Consider a complete metric space $(M, d)$ and let $F(M)$ denote the non-empty compact subsets of $M$. Then $F(M)$ is also a complete metric space under the Hausdorff distance $d_H$. Given some complete metric space $M$ let us denote this metric space of compact subsets by $M'$. I was wondering about the behavior of the sequence $$M, M', (M')', ...$$
For which metric spaces does sequence terminate in a space $N$ with $N'$ isometric to $N$? For which metric spaces does the sequence not terminate? Is there ever any "monotonicity" in the sequence with respect to isometric embeddings, i.e., when is it true that $M$ is isometrically embedded in $M'$ and so forth? Answers to any of these (or related) questions or references would be greatly appreciated.

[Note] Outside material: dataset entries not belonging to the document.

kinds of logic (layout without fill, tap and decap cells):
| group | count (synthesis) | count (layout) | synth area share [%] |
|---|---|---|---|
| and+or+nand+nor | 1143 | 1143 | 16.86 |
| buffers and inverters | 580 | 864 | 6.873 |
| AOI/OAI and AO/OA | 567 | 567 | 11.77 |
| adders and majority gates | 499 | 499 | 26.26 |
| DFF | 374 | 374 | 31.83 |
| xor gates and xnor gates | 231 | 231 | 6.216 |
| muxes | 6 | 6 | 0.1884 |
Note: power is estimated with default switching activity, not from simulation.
[src/sv/pfd_pkg.sv]
// Shared types, constants and helper functions of the PWM timer set-up block.
package pfd_pkg;

	localparam int NUM_PRESCALERS = 5;
	localparam int NUM_CH_MAX = 3;
	localparam int DUTY_SHIFT = 8;
	localparam int MIN_TOP_EXCL = 3;
	localparam int FREQ_BITS = 24;
	localparam int DIVISOR_BITS = FREQ_BITS + 1;

	localparam logic FUNC_SET_FREQ = 1'b0;
	localparam logic FUNC_SET_DUTY = 1'b1;

	localparam logic [2:0] LAST_PRESCALE = 3'(NUM_PRESCALERS - 1);

	typedef struct packed {
		logic        func;
		logic [23:0] frequency;
		logic [1:0]  channel;
		logic [7:0]  duty;
	} cmd_t;

	typedef struct packed {
		logic        ok;
		logic [15:0] period_top;
		logic [2:0]  clock_select;
		logic [15:0] compare_a;
		logic [15:0] compare_b;
		logic [15:0] compare_c;
		logic [2:0]  output_enables;
	} result_t;

	typedef enum logic [2:0] {
		ST_IDLE,
		ST_DIV,
		ST_SEARCH,
		ST_MUL,
		ST_DONE
	} state_t;

	// Prescalers 1, 8, 64, 256 and 1024 as right shifts of the base quotient.
	function automatic logic [3:0] prescale_shift(input logic [2:0] idx);
		logic [3:0] sh;
		case (idx)
			3'd0: sh = 4'd0;
			3'd1: sh = 4'd3;
			3'd2: sh = 4'd6;
			3'd3: sh = 4'd8;
			3'd4: sh = 4'd10;
			default: sh = 4'd0;
		endcase
		return sh;
	endfunction

endpackage
==> src/sv/pfde_pkg.sv <==
`default_nettype none
package pfde_pkg;

  localparam int SCREEN_WIDTH_DEF  = 128;
  localparam int SCREEN_HEIGHT_DEF = 64;
  localparam logic [7:0] COL_OFFSET_RESET = 8'd2;
  localparam logic [7:0] HDR_HIGH_COL = 8'h10;
  localparam logic [7:0] HDR_PAGE_CMD = 8'hB0;
  localparam logic [7:0] BYTE_ONES    = 8'hFF;

  typedef enum logic [2:0] {
    REQ_PIXEL = 3'd0,
    REQ_FILL  = 3'd1,
    REQ_CLEAR = 3'd2,
    REQ_GLYPH = 3'd3,
    REQ_READ  = 3'd4
  } req_t;

  typedef enum logic [3:0] {
    ST_CLR_SWEEP,
    ST_IDLE,
    ST_RMW_RD,
    ST_RMW_WR,
    ST_FILL_RD,
    ST_FILL_WR,
    ST_GLY_RD,
    ST_GLY_WR,
    ST_CLEAR,
    ST_HDR,
    ST_RD_BYTE,
    ST_RD_OUT
  } state_t;

  // controller to datapath
  typedef struct packed {
    logic load;       // capture transaction fields
    logic sweep_init; // start clear sweep over the whole store
    logic sweep_step; // write sweep byte, advance
    logic rmw_rd;     // issue read of target byte
    logic rmw_wr;     // write modified byte
    logic fill_next;  // advance fill cursor
    logic gly_next;   // advance glyph row
    logic hdr_emit;   // put header in output register
    logic rd_issue;   // issue readout byte read
    logic rd_shift;   // shift in read byte
    logic word_emit;  // put data word in output register
  } cmd_t;

  // datapath to controller
  typedef struct packed {
    logic sweep_done;
    logic fill_empty;
    logic fill_done;
    logic gly_done;
    logic byte_done;
    logic page_done;
    logic out_busy;
  } stat_t;

endpackage
`default_nettype wire

==> src/sv/pfde_ctrl.sv <==
`default_nettype none
module pfde_ctrl (
  input  wire logic            clk,
  input  wire logic            rst_n,
  input  wire logic            in_valid,
  output logic                 in_stall,
  input  wire logic [2:0]      in_req_type,
  input  wire logic [15:0]     gly_bits,
  input  wire logic [15:0]     gly_cur,
  input  wire pfde_pkg::stat_t stat,
  output pfde_pkg::cmd_t       cmd,
  output logic                 force_on
);
  pfde_pkg::state_t state_r, state_nxt;
  logic accept;
  logic is_sweep_first_r;

  assign in_stall = (state_r != pfde_pkg::ST_IDLE);
  assign accept   = in_valid && !in_stall;

  // next state
  always_comb begin
    state_nxt = state_r;
    case (state_r)
      pfde_pkg::ST_CLR_SWEEP: if (stat.sweep_done) state_nxt = pfde_pkg::ST_IDLE;
      pfde_pkg::ST_IDLE: begin
        if (accept) begin
          case (in_req_type)
            pfde_pkg::REQ_PIXEL: state_nxt = pfde_pkg::ST_RMW_RD;
            pfde_pkg::REQ_FILL:  state_nxt = pfde_pkg::ST_FILL_RD;
            pfde_pkg::REQ_CLEAR: state_nxt = pfde_pkg::ST_CLEAR;
            pfde_pkg::REQ_GLYPH: state_nxt = (gly_bits != 16'd0) ?
                                   pfde_pkg::ST_GLY_RD : pfde_pkg::ST_IDLE;
            pfde_pkg::REQ_READ:  state_nxt = pfde_pkg::ST_HDR;
            default:             state_nxt = pfde_pkg::ST_IDLE;
          endcase
        end
      end
      pfde_pkg::ST_RMW_RD:  state_nxt = pfde_pkg::ST_RMW_WR;
      pfde_pkg::ST_RMW_WR:  state_nxt = pfde_pkg::ST_IDLE;
      pfde_pkg::ST_FILL_RD: state_nxt = stat.fill_empty ? pfde_pkg::ST_IDLE
                                                        : pfde_pkg::ST_FILL_WR;
      pfde_pkg::ST_FILL_WR: state_nxt = stat.fill_done ? pfde_pkg::ST_IDLE
                                                       : pfde_pkg::ST_FILL_RD;
      pfde_pkg::ST_GLY_RD:  state_nxt = pfde_pkg::ST_GLY_WR;
      pfde_pkg::ST_GLY_WR:  state_nxt = stat.gly_done ? pfde_pkg::ST_IDLE
                                                      : pfde_pkg::ST_GLY_RD;
      pfde_pkg::ST_CLEAR:   if (stat.sweep_done) state_nxt = pfde_pkg::ST_IDLE;
      pfde_pkg::ST_HDR:     if (!stat.out_busy) state_nxt = pfde_pkg::ST_RD_BYTE;
      pfde_pkg::ST_RD_BYTE: state_nxt = pfde_pkg::ST_RD_OUT;
      pfde_pkg::ST_RD_OUT: begin
        if (!stat.byte_done) state_nxt = pfde_pkg::ST_RD_BYTE;
        else if (!stat.out_busy)
          state_nxt = stat.page_done ? pfde_pkg::ST_IDLE : pfde_pkg::ST_RD_BYTE;
      end
      default: state_nxt = pfde_pkg::ST_IDLE;
    endcase
  end

  // command outputs
  always_comb begin
    cmd = '0;
    force_on = 1'b0;
    case (state_r)
      pfde_pkg::ST_CLR_SWEEP: cmd.sweep_step = 1'b1;
      pfde_pkg::ST_IDLE: begin
        cmd.load = accept;
        force_on = accept && (in_req_type == pfde_pkg::REQ_GLYPH);
      end
      pfde_pkg::ST_RMW_RD:  cmd.rmw_rd = 1'b1;
      pfde_pkg::ST_RMW_WR:  cmd.rmw_wr = 1'b1;
      pfde_pkg::ST_FILL_RD: cmd.rmw_rd = !stat.fill_empty;
      pfde_pkg::ST_FILL_WR: begin
        cmd.rmw_wr = 1'b1;
        cmd.fill_next = 1'b1;
      end
      pfde_pkg::ST_GLY_RD:  cmd.rmw_rd = 1'b1;
      pfde_pkg::ST_GLY_WR: begin
        cmd.rmw_wr = gly_cur[0];
        cmd.gly_next = 1'b1;
      end
      pfde_pkg::ST_CLEAR: begin
        cmd.sweep_init = is_sweep_first_r;
        cmd.sweep_step = !is_sweep_first_r;
      end
      pfde_pkg::ST_HDR:     cmd.hdr_emit = !stat.out_busy;
      pfde_pkg::ST_RD_BYTE: cmd.rd_issue = 1'b1;
      pfde_pkg::ST_RD_OUT: begin
        cmd.rd_shift  = !stat.byte_done;
        cmd.word_emit = stat.byte_done && !stat.out_busy;
        cmd.rd_issue  = 1'b0;
      end
      default: cmd = '0;
    endcase
  end

  always_ff @(posedge clk) begin
    if (!rst_n) begin
      state_r <= pfde_pkg::ST_CLR_SWEEP;
      is_sweep_first_r <= 1'b1;
    end else begin
      state_r <= state_nxt;
      if (state_r == pfde_pkg::ST_CLEAR) is_sweep_first_r <= 1'b0;
      else is_sweep_first_r <= 1'b1;
    end
  end

  // new transaction only from idle
  assert property (@(posedge clk) disable iff (!rst_n)
    cmd.load |-> $past(state_r) == pfde_pkg::ST_IDLE || state_r == pfde_pkg::ST_IDLE)
    else $error("load outside idle");
  // a write is always preceded by its read
  assert property (@(posedge clk) disable iff (!rst_n)
    (state_r == pfde_pkg::ST_RMW_WR) |-> $past(state_r) == pfde_pkg::ST_RMW_RD)
    else $error("write without read");
  // emitting a word never happens with the stall pending
  assert property (@(posedge clk) disable iff (!rst_n)
    cmd.word_emit |-> !stat.out_busy)
    else $error("word emitted into full register");
endmodule
`default_nettype wire

==> config.mk <==
export PLATFORM = sky130hd
export DESIGN_NAME = pfde_ctrl
export DESIGN_NICKNAME = d
export VERILOG_FILES = /design/src/sv/pfde_pkg.sv /design/src/sv/pfde_ctrl.sv
export SDC_FILE = /design/constraint.sdc
export NUM_CORES = 1
export LEC_CHECK = 0
export ABC_AREA = 1
export BUFFER_PORTS_ARGS = -buffer_cell sky130_fd_sc_hd__buf_2
export CAP_MARGIN = 10
export CORE_ASPECT_RATIO = 1.25
export CORE_MARGIN = 2
export CORE_UTILIZATION = 36
export CTS_CLUSTER_SIZE = 30
export DETAILED_ROUTE_END_ITERATION = 12
export HOLD_SLACK_MARGIN = 0.12
export PLACE_DENSITY = 0.78
export SLEW_MARGIN = 40
export SYNTH_ARGS = -nofsm -noshare
export SYNTH_HDL_FRONTEND = slang
export SYNTH_SLANG_ARGS = --single-unit
==> constraint.sdc <==
create_clock -name clk -period 1.4 [get_ports clk]
set_clock_uncertainty 0.05 [all_clocks]
set_input_delay 0.07 -clock clk [delete_from_list [all_inputs] [get_ports clk]]
set_output_delay 0.07 -clock clk [all_outputs]
set_load 0.01 [all_outputs]
==> After elaboration in Yosys (flattened, before gate mapping) <==
Index checks and enable logic that the tools add are counted.
{ "classes": {"n_mux": 24, "n_eq_ne": 20, "n_reduce_logical": 15} }
{ "ops": {"columns": ["cell", "count"], "rows": [
  ["one-hot mux 4 bit (10 select lines)", 1],
  ["two-way mux 4 bit", 6],
  ["one-hot mux 4 bit (5 select lines)", 1],
  ["== test 4 x 3 -> 1 bit (second input constant)", 4],
  ["== test 4 bit (second input constant)", 4],
  ["nonzero test 16 bit", 1],
  ["two-way mux 3 bit", 4],
  ["== test 4 x 2 -> 1 bit (second input constant)", 2],
  ["two-way mux 1 bit", 8],
  ["== test 3 x 2 -> 1 bit (second input constant)", 2],
  ["one-hot mux 1 bit (2 select lines)", 3],
  ["OR reduction 2 bit", 3],
  ["zero test 1 bit", 5],
  ["== test 4 x 1 -> 1 bit (second input constant)", 1],
  ["zero test 4 bit", 1],
  ["inequality test 2 bit (second input constant)", 2],
  ["inequality test 4 x 1 -> 1 bit (second input constant)", 1],
  ["AND reduction 4 bit", 1],
  ["== test 3 x 1 -> 1 bit (second input constant)", 1],
  ["== test 3 bit (second input constant)", 1],
  ["logical AND 1 bit", 3],
  ["zero test 3 bit", 1],
  ["inequality test 3 bit (second input constant)", 1],
  ["two-way mux 2 bit", 1],
  ["inequality test 2 x 1 -> 1 bit (second input constant)", 1]
]} }
{ "totals": {"wordCells": 61, "in_bits": 45, "register_bits": 5, "out_inout_bits": 13} }

==> Longest topological paths before layout <==
{ "depth": {"ltp_word": 5, "depth_mapped": 9, "depth_no_buf": 9} }

==> Worst setup path before layout <==
No wires, ideal clock.
{ "synth_path": {"path_type": "register to register", "start": "register state_r[1]", "end": "register state_r[2]", "setup_time_ns": 0.062, "required_ns": 1.288, "n_path_buf": 0, "arrival_ns": 1.143, "path_slack_ns": 0.145, "stages_incl_launch_ff": 9, "synth_period_minus_slack_ns": 1.255, "cell_sequence": "dfxtp_1 -> nand2_1 -> nor2_1 -> nand2_1 -> nand2_1 -> nor2_1 -> nand2_1 -> nand2_1 -> nor2_2"} }
{ "synth_via": {"elab_chain_cells": 5, "word_cells_on_any_way": 21, "classes_between": "eq/ne: 15; mux: 1; reduce/logical: 5"} }
{ "synth_lines": {"columns": ["element", "line", "text"], "rows": [
  ["start: declaration", "pfde_ctrl.sv:14", "pfde_pkg::state_t state_r, state_nxt;"],
  ["start signal: assignment", "pfde_ctrl.sv:99", "state_r <= pfde_pkg::ST_CLR_SWEEP;"],
  ["start signal: assignment", "pfde_ctrl.sv:102", "state_r <= state_nxt;"],
  ["inequality test 4 x 1 -> 1 bit", "pfde_ctrl.sv:18", "assign in_stall = (state_r != pfde_pkg::ST_IDLE);"],
  ["zero test 1 bit", "pfde_ctrl.sv:19", "assign accept = in_valid && !in_stall;"],
  ["logical AND 1 bit", "pfde_ctrl.sv:19", null],
  ["inequality test 2 bit (no source line)", null, null],
  ["AND reduction 4 bit (no source line)", null, null]
]} }
Several ways; a longest one is shown, not always the timed one.
A chain may end at the register's enable or synchronous reset.
**config.mk**
```make
export PLATFORM = sky130hd
export DESIGN_NAME = co2_sensor_link_alarm_flat
export DESIGN_NICKNAME = d
export VERILOG_FILES = /design/src/hdl/co2sla_pkg.sv /design/src/hdl/co2sla_if.sv /design/src/hdl/co2_sensor_link_alarm.sv /design/src/hdl/co2sla_front.sv /design/src/hdl/co2sla_fifo.sv /design/src/hdl/co2sla_back.sv /design/src/flat_wrapper.sv
export SDC_FILE = /design/constraint.sdc
export NUM_CORES = 1
export LEC_CHECK = 0
export BUFFER_PORTS_ARGS = -buffer_cell sky130_fd_sc_hd__buf_4
export CAP_MARGIN = 5
export CORE_MARGIN = 10
export CORE_UTILIZATION = 56
export DETAILED_ROUTE_END_ITERATION = 10
export GPL_TIMING_DRIVEN = 0
export PLACE_DENSITY_LB_ADDON = 0.05
export SYNTH_ARGS = -nofsm -noshare
export SYNTH_HDL_FRONTEND = slang
export SYNTH_HIERARCHICAL = 1
export SYNTH_SLANG_ARGS = --single-unit
```
**constraint.sdc**
```tcl
create_clock -name clk_i -period 4.6 [get_ports clk_i]
set_input_delay 0.46 -clock clk_i [delete_from_list [all_inputs] [get_ports clk_i]]
set_output_delay 0.46 -clock clk_i [all_outputs]
set_load 0.02 [all_outputs]
```
### src/hdl/tiled_4bpp_glyph_blit.sv
// A row's first nibble write reaches m_ through the row queue and then the output register.
// The expander issues one write per cycle while m_tready allows; a row with k opaque
// in-range pixels gives k writes, and a row that writes nothing never enters the queue.
// Input side is limited by a two-entry row queue ahead of the one-per-cycle expander.
// Reset (synchronous, aresetn low): window width and height return to one tile,
// the queue empties and m_tvalid drops.
module tiled_4bpp_glyph_blit
    import tgb_pkg::*;
#(
    parameter int MAX_WINDOW_TILES = DEF_MAX_TILES
) (
    input  logic        aclk,
    input  logic        aresetn,

    input  logic        s_tvalid,
    output logic        s_tready,
    // pixel_row[31:0], quadrant[33:32], row_in_quadrant[36:34], origin_x[44:37],
    // origin_y[52:45], glyph_width[57:53], glyph_height[62:58]
    input  logic [63:0] s_tdata,

    output logic        m_tvalid,
    input  logic        m_tready,
    // byte_offset[14:0], pixel_color[18:15]
    output logic [23:0] m_tdata,
    // high_nibble[0]
    output logic        m_tuser,
    output logic        m_tlast,

    input  logic        psel,
    input  logic        penable,
    input  logic        pwrite,
    input  logic [2:0]  paddr,
    input  logic [31:0] pwdata,
    output logic [31:0] prdata,
    output logic        pready
);

    logic [TILES_W-1:0] width_tiles_reg, width_tiles_next;
    logic [TILES_W-1:0] height_tiles_reg, height_tiles_next;
    logic [TILES_W-1:0] wr_tiles;
    logic               cfg_write;

    tgb_entry_t         front_entry;
    tgb_entry_t         head;
    logic               has_writes;
    logic               q_not_empty;
    logic               q_full;
    logic               q_pop;

    assign pready    = 1'b1;
    assign cfg_write = psel && penable && pwrite && pready;
    assign wr_tiles  = (pwdata[TILES_W-1:0] > TILES_W'(MAX_WINDOW_TILES))
                       ? TILES_W'(MAX_WINDOW_TILES) : pwdata[TILES_W-1:0];

    always_comb begin
        width_tiles_next  = width_tiles_reg;
        height_tiles_next = height_tiles_reg;
        if (cfg_write) begin
            case (paddr[2])
                REG_WIDTH_TILES:  width_tiles_next  = wr_tiles;
                REG_HEIGHT_TILES: height_tiles_next = wr_tiles;
                default: ;
            endcase
        end
    end

    always_ff @(posedge aclk) begin
        if (!aresetn) begin
            width_tiles_reg  <= TILES_W'(1);
            height_tiles_reg <= TILES_W'(1);
        end else begin
            width_tiles_reg  <= width_tiles_next;
            height_tiles_reg <= height_tiles_next;
        end
    end

    always_comb begin
        case (paddr[2])
            REG_WIDTH_TILES:  prdata = {26'b0, width_tiles_reg};
            REG_HEIGHT_TILES: prdata = {26'b0, height_tiles_reg};
            default:          prdata = '0;
        endcase
    end

    assign s_tready = !q_full;

    tgb_front u_front (
        .width_tiles     (width_tiles_reg),
        .height_tiles    (height_tiles_reg),
        .pixel_row       (s_tdata[31:0]),
        .quadrant        (s_tdata[33:32]),
        .row_in_quadrant (s_tdata[36:34]),
        .origin_x        (s_tdata[44:37]),
        .origin_y        (s_tdata[52:45]),
        .glyph_width     (s_tdata[57:53]),
        .glyph_height    (s_tdata[62:58]),
        .entry           (front_entry),
        .has_writes      (has_writes)
    );

    tgb_queue #(
        .DEPTH (QUEUE_DEPTH)
    ) u_queue (
        .aclk       (aclk),
        .aresetn    (aresetn),
        .push       (s_tvalid && s_tready && has_writes),
        .push_entry (front_entry),
        .pop        (q_pop),
        .head       (head),
        .not_empty  (q_not_empty),
        .full       (q_full)
    );

    tgb_back u_back (
        .aclk       (aclk),
        .aresetn    (aresetn),
        .head       (head),
        .head_valid (q_not_empty),
        .pop        (q_pop),
        .m_tvalid   (m_tvalid),
        .m_tready   (m_tready),
        .m_tdata    (m_tdata),
        .m_tuser    (m_tuser),
        .m_tlast    (m_tlast)
    );

endmodule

Unfortunately, I know next to nothing about these concepts and the question just randomly popped into my head while browsing wikipedia so I have not really had any of my own thoughts about the question. If it is easy, then just a hint would be appreciated. Also, anyone who can think of a more descriptive but succinct title should feel free to change it :)
EDIT: I have noticed that if $M$ is finite (and therefore has the discrete metric) and contains two or more elements, then every subset is compact and $M' = 2^M$ is of strictly larger cardinality than $M$, but still finite. Thus the sequence cannot terminate.